Measuring reproductive health is becoming more exacting as medical technology advances. One of the newest ways is with cytogenetics analysis.
By Chris Wolski
Evaluating a patient’s reproductive health is among the most personal and emotionally fraught areas of clinical testing.
Until recently, it was also one of the most difficult areas to evaluate. But an emerging set of diagnostic tools, including cytogenetics testing, have made measuring reproductive health a more exacting science.
CLP recently spoke with John Burrill, PhD, director of Product Management and Market Development, Microarray Reproductive Health for Thermo Fisher, about the advances in cytogenetics analysis, the challenges cytogenetics analysis can solve, and the way ahead for reproductive genetic counseling.
Burrill’s answers have been edited for length and clarity.
CLP: Could you give an overview of the cytogenetics analysis landscape?
John Burrill: Technological advances in genetic analysis have greatly expanded the capabilities of cytogenetics testing in recent years. These advances have led to the introduction of high resolution, genome-wide techniques for chromosomal analysis, such as chromosomal microarray analysis (CMA), exome sequencing (ES), and genome sequencing (GS). However, despite this technological evolution, there is still room for further improvement such as accelerating turnaround times and streamlining genetic analysis, which continues to be largely manual and time consuming.
CLP: What are some of the challenges and needs labs are facing and looking to address with cytogenetics analysis?
Burrill: Labs conducting cytogenetic research are under constant pressure to improve efficiency and productivity so they can boost throughput while lowering costs. There are a few ways for labs to accomplish these goals. First, to compete in today’s market, labs must adopt the right technology to realize higher throughput and faster turnaround times. Second, labs can take advantage of automated software solutions to accelerate genetic analysis and interpretation, which historically have been a bottleneck.
CLP: How can genetic analysis software help advance prenatal and postnatal testing?
Burrill: Genetic analysis software plays a central role in modern genetics and genomics research by helping scientists analyze large amounts of genetic data. Advanced genetic analysis approaches like CMA, ES, and GS can provide more thorough data about a person’s entire genome that can help with the identification of genetic abnormalities. However, analyzing the large amounts of data can be time-consuming and labor intensive. Fortunately, innovative analysis software, integrated with digital automation, is contributing to greater lab efficiency.

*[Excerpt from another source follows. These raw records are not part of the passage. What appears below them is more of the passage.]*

[src/hw/fdh_pkg.sv]
/*
  Package for the FIFO DMA handshake block: timing, block sizes, role
  encodings and pin-synchroniser reset values.
  Assumes a single 10 MHz system clock and a synchronous active-low reset.
*/
package fdh_pkg;

  // System clock period in ns
  localparam int CLK_PERIOD_NS = 100;

  // Transmit DMA block size in bytes
  localparam int TX_BLOCK_BYTES = 64;

  // Receive block size codes: 64, 32, 16, 8 or 4 bytes
  typedef enum logic [2:0] {
    FDH_RXB_64 = 3'h0,
    FDH_RXB_32 = 3'h1,
    FDH_RXB_16 = 3'h2,
    FDH_RXB_8  = 3'h3,
    FDH_RXB_4  = 3'h4
  } fdh_rxblk_e;

  // Role selected by the two role pins
  typedef enum logic [1:0] {
    FDH_ROLE_SUBSCRIBER_SIDE = 2'h0,
    FDH_ROLE_LINE_SUBSCRIBER = 2'h1,
    FDH_ROLE_LINE_TRUNK      = 2'h2
  } fdh_role_e;

  // Per-direction handshake states
  typedef enum logic [1:0] {
    FDH_ST_IDLE = 2'h0,
    FDH_ST_REQ  = 2'h1,
    FDH_ST_XFER = 2'h2
  } fdh_state_e;

  // Width of byte counters
  localparam int CNT_W = 16;
  localparam int BLK_W = 7;

  // Reset value of the three-stage pin synchronisers
  localparam logic [2:0] SYNC_RST = 3'h0;
  localparam logic [2:0] SYNC_RST_HI = 3'h7;

  // Receive block size in bytes for a code
  function automatic logic [6:0] rx_block_bytes(input logic [2:0] code);
    case (code)
      3'h0: rx_block_bytes = 7'h40;
      3'h1: rx_block_bytes = 7'h20;
      3'h2: rx_block_bytes = 7'h10;
      3'h3: rx_block_bytes = 7'h08;
      default: rx_block_bytes = 7'h04;
    endcase
  endfunction

endpackage
File: config.mk
export PLATFORM = sky130hd
export DESIGN_NAME = mmdec_top
export DESIGN_NICKNAME = d
export VERILOG_FILES = /design/src/inc/mmdec_pkg.sv /design/src/rtl/mmdec_range.sv /design/src/rtl/mmdec_top.sv
export SDC_FILE = /design/constraint.sdc
export NUM_CORES = 1
export LEC_CHECK = 0
export BUFFER_PORTS_ARGS = -buffer_cell sky130_fd_sc_hd__buf_4
export CAP_MARGIN = 20
export CORE_ASPECT_RATIO = 0.7
export CORE_MARGIN = 2
export CORE_UTILIZATION = 35
export CTS_CLUSTER_DIAMETER = 40
export CTS_CLUSTER_SIZE = 10
export DETAILED_ROUTE_END_ITERATION = 8
export HOLD_SLACK_MARGIN = 0.02
export PLACE_DENSITY_LB_ADDON = 0.25
export SETUP_SLACK_MARGIN = 0.15
export SYNTH_ARGS = -nofsm -noshare
export SYNTH_HDL_FRONTEND = slang
export SYNTH_SLANG_ARGS = --single-unit
File: constraint.sdc
create_clock -name clk -period 4.9 [get_ports clk]
set_input_delay 0.98 -clock clk [delete_from_list [all_inputs] [get_ports clk]]
set_output_delay 0.98 -clock clk [all_outputs]
set_load 0.02 [all_outputs]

With a massive amount of data at their fingertips, researchers can use analysis tools to quickly prioritize the most important mutations in a sample, greatly increasing productivity for lab directors and clinical geneticists by minimizing time spent manually searching for genetic associations. For example, Thermo Fisher recently launched CytoScan Automated Interpretation and Reporting (AIR), a solution that leverages AI to automate data interpretation and analysis, saving time and resources for the lab.

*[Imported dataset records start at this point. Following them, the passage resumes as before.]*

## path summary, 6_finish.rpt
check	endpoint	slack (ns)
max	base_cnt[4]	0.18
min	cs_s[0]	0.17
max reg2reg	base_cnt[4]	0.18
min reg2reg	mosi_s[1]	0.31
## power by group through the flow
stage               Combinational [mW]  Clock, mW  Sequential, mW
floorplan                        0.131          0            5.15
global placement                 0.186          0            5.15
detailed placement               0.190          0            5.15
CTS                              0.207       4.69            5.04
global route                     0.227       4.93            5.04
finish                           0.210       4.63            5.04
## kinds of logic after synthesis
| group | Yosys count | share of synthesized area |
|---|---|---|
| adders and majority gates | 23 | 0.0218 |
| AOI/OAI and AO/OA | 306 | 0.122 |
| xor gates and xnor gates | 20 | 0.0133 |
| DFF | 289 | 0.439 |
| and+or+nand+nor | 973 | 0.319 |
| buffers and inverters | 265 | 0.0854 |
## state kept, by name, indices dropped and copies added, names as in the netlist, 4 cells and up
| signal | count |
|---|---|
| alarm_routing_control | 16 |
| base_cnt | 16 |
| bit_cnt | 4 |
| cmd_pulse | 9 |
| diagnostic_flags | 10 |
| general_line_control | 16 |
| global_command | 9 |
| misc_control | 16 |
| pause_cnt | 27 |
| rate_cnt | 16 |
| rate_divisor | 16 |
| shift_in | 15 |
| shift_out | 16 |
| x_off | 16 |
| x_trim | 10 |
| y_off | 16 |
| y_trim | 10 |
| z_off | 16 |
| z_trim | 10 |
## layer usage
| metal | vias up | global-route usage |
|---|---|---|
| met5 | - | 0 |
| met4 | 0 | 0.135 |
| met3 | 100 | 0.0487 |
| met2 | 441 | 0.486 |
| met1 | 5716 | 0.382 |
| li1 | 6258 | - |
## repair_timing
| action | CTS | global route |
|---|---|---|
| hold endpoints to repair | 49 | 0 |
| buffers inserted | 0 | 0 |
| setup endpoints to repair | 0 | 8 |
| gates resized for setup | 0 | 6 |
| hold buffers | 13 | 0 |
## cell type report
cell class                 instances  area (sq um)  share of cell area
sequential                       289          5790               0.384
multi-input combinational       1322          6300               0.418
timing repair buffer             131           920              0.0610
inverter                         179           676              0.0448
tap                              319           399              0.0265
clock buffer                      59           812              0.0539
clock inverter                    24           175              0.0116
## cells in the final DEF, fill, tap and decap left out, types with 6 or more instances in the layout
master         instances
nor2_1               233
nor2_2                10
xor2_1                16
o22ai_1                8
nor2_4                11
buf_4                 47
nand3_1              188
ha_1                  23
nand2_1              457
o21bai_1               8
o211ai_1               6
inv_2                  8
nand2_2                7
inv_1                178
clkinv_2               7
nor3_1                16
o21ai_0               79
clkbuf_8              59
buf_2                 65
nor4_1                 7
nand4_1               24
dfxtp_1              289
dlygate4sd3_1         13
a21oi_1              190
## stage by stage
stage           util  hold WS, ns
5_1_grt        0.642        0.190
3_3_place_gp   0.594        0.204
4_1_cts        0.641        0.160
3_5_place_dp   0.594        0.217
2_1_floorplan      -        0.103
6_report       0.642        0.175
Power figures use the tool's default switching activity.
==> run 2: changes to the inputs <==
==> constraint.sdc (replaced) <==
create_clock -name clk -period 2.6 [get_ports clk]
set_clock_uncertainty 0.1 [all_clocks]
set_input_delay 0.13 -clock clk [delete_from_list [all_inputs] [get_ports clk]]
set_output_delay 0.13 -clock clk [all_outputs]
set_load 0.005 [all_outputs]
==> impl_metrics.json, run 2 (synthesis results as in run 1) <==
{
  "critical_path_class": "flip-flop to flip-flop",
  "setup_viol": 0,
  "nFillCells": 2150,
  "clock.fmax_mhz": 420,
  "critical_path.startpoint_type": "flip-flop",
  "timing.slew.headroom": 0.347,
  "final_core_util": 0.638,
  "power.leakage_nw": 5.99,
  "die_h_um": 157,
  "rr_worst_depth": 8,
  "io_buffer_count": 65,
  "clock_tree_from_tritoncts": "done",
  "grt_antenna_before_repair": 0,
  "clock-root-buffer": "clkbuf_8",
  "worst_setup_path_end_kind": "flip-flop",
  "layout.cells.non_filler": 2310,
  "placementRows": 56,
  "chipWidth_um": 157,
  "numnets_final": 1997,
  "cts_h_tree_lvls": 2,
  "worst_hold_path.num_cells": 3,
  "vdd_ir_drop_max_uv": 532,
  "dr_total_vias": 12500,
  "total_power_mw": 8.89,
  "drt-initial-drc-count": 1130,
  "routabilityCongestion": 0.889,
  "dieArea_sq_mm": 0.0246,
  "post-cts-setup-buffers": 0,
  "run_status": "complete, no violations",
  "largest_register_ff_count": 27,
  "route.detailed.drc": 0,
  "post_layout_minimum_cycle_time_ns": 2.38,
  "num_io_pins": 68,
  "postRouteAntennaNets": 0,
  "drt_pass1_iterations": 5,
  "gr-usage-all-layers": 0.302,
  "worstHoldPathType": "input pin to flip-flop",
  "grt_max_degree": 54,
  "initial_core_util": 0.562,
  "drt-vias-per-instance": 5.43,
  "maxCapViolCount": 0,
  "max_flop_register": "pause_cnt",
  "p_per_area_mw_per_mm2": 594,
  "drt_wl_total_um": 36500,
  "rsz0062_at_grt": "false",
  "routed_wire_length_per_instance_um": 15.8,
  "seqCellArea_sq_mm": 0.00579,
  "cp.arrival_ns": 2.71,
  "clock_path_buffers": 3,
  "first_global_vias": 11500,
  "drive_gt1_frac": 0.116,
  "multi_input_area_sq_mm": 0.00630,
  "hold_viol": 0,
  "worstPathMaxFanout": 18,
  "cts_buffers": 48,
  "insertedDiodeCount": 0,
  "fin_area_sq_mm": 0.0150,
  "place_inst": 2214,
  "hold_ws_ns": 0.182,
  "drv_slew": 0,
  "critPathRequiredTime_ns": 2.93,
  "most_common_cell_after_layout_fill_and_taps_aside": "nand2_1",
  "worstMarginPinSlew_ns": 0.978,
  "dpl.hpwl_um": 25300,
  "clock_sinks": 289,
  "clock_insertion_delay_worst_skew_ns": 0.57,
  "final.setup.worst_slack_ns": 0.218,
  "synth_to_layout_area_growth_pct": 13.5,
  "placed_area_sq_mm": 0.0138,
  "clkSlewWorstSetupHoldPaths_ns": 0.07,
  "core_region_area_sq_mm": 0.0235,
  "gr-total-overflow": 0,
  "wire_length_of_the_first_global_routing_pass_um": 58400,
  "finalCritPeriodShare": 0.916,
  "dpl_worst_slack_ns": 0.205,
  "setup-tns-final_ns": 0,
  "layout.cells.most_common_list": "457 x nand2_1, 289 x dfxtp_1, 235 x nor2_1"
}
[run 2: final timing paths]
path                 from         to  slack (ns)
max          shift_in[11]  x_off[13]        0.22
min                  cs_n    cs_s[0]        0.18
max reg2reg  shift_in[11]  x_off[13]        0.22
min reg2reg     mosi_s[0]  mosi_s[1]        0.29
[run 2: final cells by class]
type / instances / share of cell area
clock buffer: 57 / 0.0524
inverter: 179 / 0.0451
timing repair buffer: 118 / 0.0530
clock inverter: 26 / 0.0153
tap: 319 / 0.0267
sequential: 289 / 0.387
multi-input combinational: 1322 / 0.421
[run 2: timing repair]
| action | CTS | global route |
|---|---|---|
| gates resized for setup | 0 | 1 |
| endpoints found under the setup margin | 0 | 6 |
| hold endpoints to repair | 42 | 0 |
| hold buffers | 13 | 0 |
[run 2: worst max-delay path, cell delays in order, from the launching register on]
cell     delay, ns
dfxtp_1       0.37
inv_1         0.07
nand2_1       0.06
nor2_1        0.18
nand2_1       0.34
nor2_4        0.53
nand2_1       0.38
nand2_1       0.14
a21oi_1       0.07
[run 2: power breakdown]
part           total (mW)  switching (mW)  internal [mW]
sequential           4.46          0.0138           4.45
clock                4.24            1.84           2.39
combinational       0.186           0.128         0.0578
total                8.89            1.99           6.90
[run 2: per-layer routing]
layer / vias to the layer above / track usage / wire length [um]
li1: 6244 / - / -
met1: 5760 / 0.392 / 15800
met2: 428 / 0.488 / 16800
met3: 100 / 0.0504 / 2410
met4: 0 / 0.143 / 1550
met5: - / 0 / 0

CLP: What other innovations are on the horizon for reproductive health genetic analysis?
Burrill: One of the advances I’m most excited about is innovation in CMA, especially innovation designed to shorten turnaround times. As Thermo Fisher continues to invest in improving CMA technology to meet the needs of today’s labs, our goal is to help labs reach the answer to their question as quickly as possible and with as few steps as possible. To do that, we recently launched the Applied Biosystems CytoScan HD Accel research array that offers an accelerated workflow with just two-days turnaround time. With faster turnaround times, labs can aim to double their business and increase assay productivity by up to 100% using the existing instrument configuration to become more efficient, productive, and profitable. In addition to faster turnaround times, we also designed the new array to help researchers expand their investigations, as sometimes a single SNP or copy number variant is the key to the next new insight that will advance cytogenetics research. The new chromosomal array has balanced genome-wide improved coverage. With just 100ng DNA sample requirement, it can deliver reproducible results with 50% less sample DNA than many commercially available CMA solutions, empowering labs to get reliable results from less DNA in a much shorter time.
Chris Wolski is chief editor of CLP.